In Italia, quando si tratta di salute mentale, si legge nel documento, prevalgono “lacune, anche gravi, fino a situazioni di degrado”. Eppure le normative vigenti offrirebbero sufficienti possibilità di attuazione ed organizzazione dei servizi, attraverso la filosofia di cura territoriale, individualizzata e centrata sui luoghi di vita delle persone, come delineata già dalla legge Basaglia.
Ma la disapplicazione della legge nazionale a livello regionale, accusa la Commissione, non sempre è “correlabile ad impedimenti economici”, ma anche a “disimpegno politico o incapacità amministrativa”. Tra le criticità più evidenti emerse, c’é l’apertura solo diurna dei Csm, spesso per fasce orarie ridotte, con conseguente ricorso alla domanda di posto letto ospedalieri negli Spdc; l’esiguità di interventi territoriali individualizzati ed integrati con il sociale, spesso limitati a semplici visite ambulatoriali ogni 2-3 mesi per prescrizioni farmacologiche, e l’offerta di ricoveri in cliniche private convenzionate con il Ssn, accessibili anche senza coordinamento con i Csm, che rappresentano l’espansione di modelli di assistenza ospedaliera al di fuori della cultura territoriale dei progetti obiettivo e dei piani per la salute mentale post legge 180.

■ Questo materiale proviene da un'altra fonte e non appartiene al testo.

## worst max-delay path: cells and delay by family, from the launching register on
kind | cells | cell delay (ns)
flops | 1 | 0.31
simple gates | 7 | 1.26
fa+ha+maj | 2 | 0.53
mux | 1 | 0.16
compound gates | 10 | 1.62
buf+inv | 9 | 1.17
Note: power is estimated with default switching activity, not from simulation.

Inoltre la relazione evidenzia come negli Spdc gran parte della cura sia affidata solo alla psicofarmacologia e la qualità della vita dei ricoverati sia spesso limitata ai soli bisogni primari. Si tratta di reparti chiusi, non solo per i ricoverati, ma anche per le associazioni di familiari, gli utenti e il volontariato. Anche per i servizi di neuropsichiatria infantile si è verificata una carenza e difformità di presenza dei posti letto ospedalieri e dei servizi territoriali sul territorio, con difficoltà di integrazione con i Csm dell’età adulta per il disagio nell’adolescenza, nonché l’uso di fasce di contenzione in alcuni reparti neuropsichiatria.
Per migliore la situazione, la Commissione avanza alcune proposte d’intervento. Quello più importante é di prevenire il disagio, affidando ai Csm il coordinamento. Attraverso il collegamento con i servizi di neuropsichiatria infantile e attraverso politiche sociali si può concretizzare la capacità di intercettare le problematiche emergenti sul nascere, al fine di riducendo la prevalenza di malattia, disabilità e cronicità, da cui origina anche lo “stigma” di chi è sofferente. Inoltre gli interventi sanitari e sociali devono essere più integrati e individualizzati per contenuti e risorse, attraverso una revisione dei Lea e l’istituzione di Drg di percorso, in cui l’intervento sanitario e sociale possa non essere più omologato per tipologia di struttura: l’approccio integrato cioé deve tradursi in una valorizzazione e remunerazione economica dell’intero percorso di cura del paziente, superando il concetto di rimborso per singola prestazione o per diagnosi.
La Commissione pensa a programmi di cura psicosociale, in cui possano essere rappresentati e coordinati interventi ambulatoriali, domiciliari, residenziali e ospedalieri secondo le esigenze individuali. Un approccio che consentirebbe di riqualificare tutte quelle situazioni di residenzialità “pseudo-riabilitativa”, rilevate sul territorio nazionale, che non si pongono obiettivi temporali. E qualora occorresse, potrebbero essere implementati o istituiti posti letto accessibili sulle 24 ore nei Csm territoriali, per ridurre il ricorso all’ospedalizzazione.